Google have made one of the most significant changes to permissible use of AMAPI in the last few years, imposing new limits for the number of devices permitted to enrol without validating a solution for commercial availability (that being applying for the EMM community & validating up to a minimum of Standard solution set support).
The reasoning hasn't been provided, but my own experience of receiving requests for support and/or consultancy on an almost-weekly basis for projects that go entirely against permissible use (financing/leasing tools, internal EMM projects, etc) tells me this has been a wide-spread and troubling issue for the AMAPI team for quite a long time.
As ever, it is the actions of the few that spoil it for the rest of us.
Google's Permissible Usage page has updated from no explicit maximum number of devices per project (it was a soft 1000 prior, referenced below) to now topping out at 500 devices.
Before | After |
---|---|
No mention | Default quota of 500 registered devices for each project. |
In addition, the Android Enterprise features list (requirements) has additionally been updated from the prior 1000 devices to reflect the updated quota:
Before | After |
---|---|
If you intend to manage more than 1000 devices, your EMM solution must support all the standard features (star) of at least one solution set before it can be made commercially available. | If you intend to manage more than 500 devices, your EMM solution must support all the standard features (star) of at least one solution set before it can be made commercially available. |
The prior 1000-limit was written, but not actively (automatically) enforced, allowing project owners to break this barrier without much in the way of immediate repercussions; of course any considerable use of the API would catch Google's attention eventually.
So what's different now?
The AMAPI API now enforces this quota, which wasn't the case before. The addition of two new events returned to project administrators via a UsageLogEvent
, which is a collection of various events logged on devices from the use of ADB to power on/off, external media mounting, and so on, suggest the API itself has the limits baked right in:
"MAX_DEVICES_REGISTRATION_QUOTA_WARNING",
"MAX_DEVICES_REGISTRATION_QUOTA_EXHAUSTED"
No room for interpretation here. The API offers two states: a near-quota warning (the number which triggers this not published at time of writing), and a quota-reached state, presumably at which point further enrolments will either be wiped, or disabled (..and wiped after 5 minutes, which is standard behaviour for disabled devices on enrolment without a valid policy applied today). That's speculation until it's appropriately documented, though, since currently it is not documented under the EventType docs.
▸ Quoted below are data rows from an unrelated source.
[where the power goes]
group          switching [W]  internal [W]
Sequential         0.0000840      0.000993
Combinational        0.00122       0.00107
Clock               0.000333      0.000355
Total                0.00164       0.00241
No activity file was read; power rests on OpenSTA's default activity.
Interesting, but probably not overly strange, is using device events to trigger these states. I suppose it is a device registering with AMAPI that triggers the states, and so it works that the device informs the enterprise of quota warnings/limits. I'd have expected it to be pushed as an enterprise attribute though without reading too much more into it. Perhaps it'll make more sense once Google document it.
Despite the addition of these new, actively enforced quotas, it remains possible to request a higher limit on a case by case basis. Google now provide a form to - amongst other things - "respond to a quota limit":
Interesting also is this used to be a Google Cloud process, which suggests to me the Android Enterprise team are foregoing the established Google Cloud processes in favour of a more hands-on - and hopefully personal interaction with project owners.
Project owners today, prospective EMM vendors or scenarios where AMAPI is in use that don't breach permissible usage policies running over 500 devices should at minimum register their AMAPI solution with the EMM partner portal. If you haven't already started seeing quota warnings, you will soon. Obviously if it's not yet feasible to validate up to Standard solution set support, the form (https://goo.gle/android-enterprise-response) may offer a bit of runway.
For everyone else not quite at the point of hitting the limit, make preparations to validate your product with the AMAPI team before that threshold is reached.
Obviously this won't solve the problem of AMAPI being either abused intentionally or used in ways Google doesn't permit. There's little to stop those driven to do so from spinning up multiple projects across multiple accounts in an ever-continuing game of cat and mouse.
It is a deterrent though, an additional overhead to have to manage to make it worth-while, and perhaps that'll make enough of a difference to justify the engineering time (that could have been dedicated to offline system update management or ephemeral user support, just sayin' 😁) to implement this.